Ela caminhou até o merlão e olhou para fora pela ameia.
– Muitas gerações já trabalharam nestas terras. Para cuidar delas, posso abrir mão de algum luxo.
– Farei o possível para não desapontá-la.
– Seja esperto, procure apenas os que têm algum motivo pessoal para ficar do nosso lado. Não diga nada aos que são leais ao atual chefe da guarda.
– Eu sou leal a ele. -ele sorriu- Mas sou muito mais leal a mim mesmo.

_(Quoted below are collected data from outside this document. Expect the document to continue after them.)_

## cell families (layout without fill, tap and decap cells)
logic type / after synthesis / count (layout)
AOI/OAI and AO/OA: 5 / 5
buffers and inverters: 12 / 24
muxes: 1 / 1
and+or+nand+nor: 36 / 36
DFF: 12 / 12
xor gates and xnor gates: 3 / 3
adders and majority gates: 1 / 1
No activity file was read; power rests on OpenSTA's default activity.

– Eu sei que a lealdade depende de quem paga mais. Mas, se alguém me entregar para meu irmão, pode conseguir alguma vantagem. Conto com você também neste detalhe.
– Não vou decepcioná-la.
– Você tem dois dias para cuidar de tudo. Conto com você, Frederic. -ela colocou a mão no rosto dele e sorriu.
– Ninette! -uma voz de mulher gritou, chamando.

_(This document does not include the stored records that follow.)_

File: config.mk
export PLATFORM = sky130hd
export DESIGN_NAME = led_pattern_gen
export DESIGN_NICKNAME = d
export VERILOG_FILES = /design/src/rtl/led_pattern_gen.sv
export SDC_FILE = /design/constraint.sdc
export NUM_CORES = 1
export LEC_CHECK = 0
export ABC_AREA = 0
export CORE_MARGIN = 4
export CORE_UTILIZATION = 25
export CTS_BUF_LIST = sky130_fd_sc_hd__clkbuf_4 sky130_fd_sc_hd__clkbuf_8
export DETAILED_ROUTE_END_ITERATION = 10
export PLACE_DENSITY = 0.41
export RECOVER_POWER = 100
export SLEW_MARGIN = 20
export SYNTH_ARGS = -nofsm -noshare
export SYNTH_HDL_FRONTEND = slang
export SYNTH_SLANG_ARGS = --single-unit
File: constraint.sdc
create_clock -name clk -period 5.4 [get_ports clk]
set_input_delay 1.62 -clock clk [delete_from_list [all_inputs] [get_ports clk]]
set_output_delay 1.62 -clock clk [all_outputs]
set_load 0.02 [all_outputs]
File: src/rtl/led_pattern_gen.sv
// LED pattern engine: synchronous prescaler enable driving an N-bit pattern
// generator with selectable modes, direction, run/step control and wrap pulse.
module led_pattern_gen #(
  parameter int          N_LEDS      = 8,
  parameter int          DIV_W       = 32,
  parameter int unsigned DEFAULT_DIV = 5_000_000
) (
  input  logic              clk,
  input  logic              rst,
  input  logic [DIV_W-1:0]  div_i,
  input  logic              div_load_i,
  input  logic [2:0]        mode_i,
  input  logic              dir_i,
  input  logic              run_i,
  input  logic              step_i,
  output logic [N_LEDS-1:0] leds_o,
  output logic              tick_o,
  output logic              wrap_o
);

  typedef enum logic [2:0] {
    M_BINARY = 3'd0,
    M_GRAY   = 3'd1,
    M_ROTATE = 3'd2,
    M_BOUNCE = 3'd3,
    M_BLINK  = 3'd4,
    M_FILL   = 3'd5,
    M_HOLD6  = 3'd6,
    M_HOLD7  = 3'd7
  } mode_t;

  localparam logic [N_LEDS-1:0] ONES = '1;
  localparam logic [N_LEDS-1:0] ONE  = N_LEDS'(1);

  logic [DIV_W-1:0]  div_reg;
  logic [DIV_W-1:0]  presc;
  logic [N_LEDS-1:0] count;
  mode_t             mode_reg;
  logic              bounce_left;

  logic              tick, adv, mode_chg;
  logic [N_LEDS-1:0] count_nxt, leds_nxt;
  logic              wrap_nxt, bounce_left_nxt;

  function automatic logic [N_LEDS-1:0] to_gray(input logic [N_LEDS-1:0] b);
    return b ^ (b >> 1);
  endfunction

  // Hold modes have no seed of their own: entering them keeps the display.
  function automatic logic [N_LEDS-1:0] seed_of(input logic [2:0] m,
                                                input logic [N_LEDS-1:0] cur);
    case (m)
      3'd2, 3'd3: return ONE;
      3'd6, 3'd7: return cur;
      default:    return '0;
    endcase
  endfunction

  assign mode_chg = (mode_i != 3'(mode_reg));
  assign tick     = run_i & ((div_reg <= DIV_W'(1)) | (presc >= div_reg - DIV_W'(1)));
  assign adv      = ~mode_chg & ((tick & ~div_load_i) | (step_i & ~run_i));

  always_comb begin
    count_nxt       = count;
    leds_nxt        = leds_o;
    wrap_nxt        = 1'b0;
    bounce_left_nxt = bounce_left;
    case (mode_reg)
      M_BINARY, M_GRAY: begin
        count_nxt = dir_i ? count + N_LEDS'(1) : count - N_LEDS'(1);
        wrap_nxt  = dir_i ? (count == ONES) : (count == '0);
        leds_nxt  = (mode_reg == M_GRAY) ? to_gray(count_nxt) : count_nxt;
      end
      M_ROTATE: begin
        leds_nxt = dir_i ? {leds_o[N_LEDS-2:0], leds_o[N_LEDS-1]}
                         : {leds_o[0], leds_o[N_LEDS-1:1]};
        wrap_nxt = (leds_nxt == ONE);
      end
      M_BOUNCE: begin
        if (bounce_left) begin
          leds_nxt = leds_o << 1;
          if (leds_nxt[N_LEDS-1]) bounce_left_nxt = 1'b0;
        end else begin
          leds_nxt = leds_o >> 1;
          if (leds_nxt[0]) bounce_left_nxt = 1'b1;
        end
        wrap_nxt = (leds_nxt == ONE);
      end
      M_BLINK: begin
        leds_nxt = ~leds_o;
        wrap_nxt = (leds_nxt == '0);
      end
      M_FILL: begin
        leds_nxt = (leds_o == ONES) ? '0 : {leds_o[N_LEDS-2:0], 1'b1};
        wrap_nxt = (leds_nxt == '0);
      end
      default: begin
        leds_nxt = leds_o;
        wrap_nxt = 1'b0;
      end
    endcase
  end

  // Single register stage: prescaler, pattern state and output pulses.
  always_ff @(posedge clk or negedge rst) begin
    if (!rst) begin
      div_reg     <= DIV_W'(DEFAULT_DIV);
      presc       <= '0;
      count       <= '0;
      mode_reg    <= M_BINARY;
      bounce_left <= 1'b1;
      leds_o      <= '0;
      tick_o      <= 1'b0;
      wrap_o      <= 1'b0;
    end else begin
      mode_reg <= mode_t'(mode_i);
      tick_o   <= adv;
      wrap_o   <= adv & wrap_nxt;
      if (div_load_i) div_reg <= div_i;
      if (div_load_i || mode_chg) presc <= '0;
      else if (run_i)             presc <= tick ? '0 : presc + DIV_W'(1);
      if (mode_chg) begin
        leds_o      <= seed_of(mode_i, leds_o);
        count       <= '0;
        bounce_left <= 1'b1;
      end else if (adv) begin
        leds_o      <= leds_nxt;
        count       <= count_nxt;
        bounce_left <= bounce_left_nxt;
      end
    end
  end

endmodule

Ela virou-se para onde a chamavam. Despediu-se do soldado com um olhar e afastou-se em direção à mulher.
– Sim, mamãe.
– O que estava falando com aquele homem?
– Ele pediu-me um favor.
– Que favor?
Ela olhou para a mãe com o canto do olho.
– Pediu-me… que intercedesse por ele junto a Estienne. A senhora sabe que meu irmão não gosta dele.
– E você gosta dele?
– Por que haveria?
– Então não foi um gesto de carinho?
Ela parou e olhou para a mãe.
– O que quer dizer com “gesto de carinho”?

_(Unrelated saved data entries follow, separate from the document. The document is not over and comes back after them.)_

$ cat config.mk
export PLATFORM = sky130hd
export DESIGN_NAME = gpio_led_ctrl
export DESIGN_NICKNAME = d
export VERILOG_FILES = /design/src/rtl/gpio_led_pkg.sv /design/src/rtl/gpio_led_chan.sv /design/src/rtl/gpio_led_ctrl.sv
export SDC_FILE = /design/constraint.sdc
export NUM_CORES = 1
export LEC_CHECK = 0
export ABC_AREA = 0
export CAP_MARGIN = 30
export CELL_PAD_IN_SITES_DETAIL_PLACEMENT = 0
export CELL_PAD_IN_SITES_GLOBAL_PLACEMENT = 1
export CORE_UTILIZATION = 45
export CTS_BUF_LIST = sky130_fd_sc_hd__clkbuf_4
export DETAILED_ROUTE_END_ITERATION = 10
export PLACE_DENSITY_LB_ADDON = 0.1
export SYNTH_ARGS = -nofsm -noshare
export SYNTH_HDL_FRONTEND = slang
export SYNTH_HIERARCHICAL = 1
export SYNTH_SLANG_ARGS = --single-unit
$ cat constraint.sdc
create_clock -name sys_clk_i -period 2.3 [get_ports sys_clk_i]
set_input_delay 0.46 -clock sys_clk_i [delete_from_list [all_inputs] [get_ports sys_clk_i]]
set_output_delay 0.46 -clock sys_clk_i [all_outputs]
set_load 0.005 [all_outputs]
**config.mk**
```make
export PLATFORM = sky130hd
export DESIGN_NAME = bram1_client
export DESIGN_NICKNAME = d
export VERILOG_FILES = /design/src/rtl/bram1_client.sv
export SDC_FILE = /design/constraint.sdc
export NUM_CORES = 1
export LEC_CHECK = 0
export ABC_AREA = 1
export BUFFER_PORTS_ARGS = -buffer_cell sky130_fd_sc_hd__buf_2
export CAP_MARGIN = 10
export CORE_MARGIN = 8
export CORE_UTILIZATION = 35
export DETAILED_ROUTE_END_ITERATION = 8
export MAX_ROUTING_LAYER = met4
export PLACE_DENSITY = 0.57
export SKIP_CTS_REPAIR_TIMING = 1
export SLEW_MARGIN = 40
export SYNTH_ARGS = -nofsm -noshare
export SYNTH_HDL_FRONTEND = slang
export SYNTH_SLANG_ARGS = --single-unit
```
**constraint.sdc**
```tcl
create_clock -name CLK -period 2 [get_ports CLK]
set_input_delay 0.2 -clock CLK [delete_from_list [all_inputs] [get_ports CLK]]
set_output_delay 0.2 -clock CLK [all_outputs]
set_load 0.01 [all_outputs]
```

– Você colocou a mão no rosto dele. Eu vi.
Ninette voltou a andar.
– Ora, mamãe, que tolice. Só quis dar-lhe esperança.
– E como ele interpretou?
– Chega, mamãe. Esta conversa não nos leva a lugar algum.
Elas entravam em casa.
– Então quero tratar de um outro assunto.
– Só um minuto, mamãe, tenho que lavar minhas mãos. Aliás, venha também a meu quarto: podemos conversar lá.
As duas subiram a escada e a mãe esperou que a filha terminasse de lavar as mãos para começar:
– Seu irmão me disse que vocês discutiram ontem. Ninette, que tolice! Que idéia absurda querer parte da herança.
– O pai dele era meu também. Nós dois temos o mesmo sangue.
– Filha, as mulheres têm outro tipo de poder: elas dominam os homens.
– Os homens fazem as mulheres tolas pensarem assim.
– Seu pai nunca me negou nada.
– E a senhora negou algo a ele?
– Ninette, um bom marido-
– Eu não quero um marido, mãe.
– Entendo que não queira se casar com um estranho. Mas tenho certeza de que seu irmão não irá contra sua escolha. Ainda mais se você escolher-
– Servos escolhem seu senhor?
– Filha, estou tentando melhorar as coisas-
– Ser dominada primeiro pelo pai, depois pelo irmão, depois por um marido para, quando ele finalmente morrer, ser dominada pelo próprio filho. Mãe, isso não é vida!
– E que vida você quer? A vida de um homem? Quer lutar nas guerras ao invés de ficar protegida no castelo-
– Cuidando de crianças? Sim, quero.
– Não tem condições. Pense naqueles dias-
– Se lhe dá dor de cabeça, pouco me importa. Nunca senti nada e a senhora sabe disso. Sei que não tenho a força de um homem. -ela sorriu com maldade- Mas o que mais um homem tem além da força?
– Ninette, tenha juízo.
– Não vou abrir mão da parte a que tenho direito. Se Estienne quiser conversar, podemos negociar, eu não me importo em ficar com uma parte menor, desde que a terra seja boa.
– Isso é loucura!
– E quem é a louca? Vocês, que passam a vida satisfazendo os caprichos de seus maridos? Ou eu, que não vou me curvar a nenhum marido?
– Não pode desejar nunca se casar.
– “Não me curvar” não significa “não me casar”.
– E que homem vai consentir nisso?
– Com um dote de meio feudo, que homem vai me recusar?
– Seu irmão não vai concordar.
– Ele vai concordar. Vou dar a ele mais dois dias para pensar. -ela sorriu com maldade- E, daqui a dois dias, eu sei que ele vai concordar.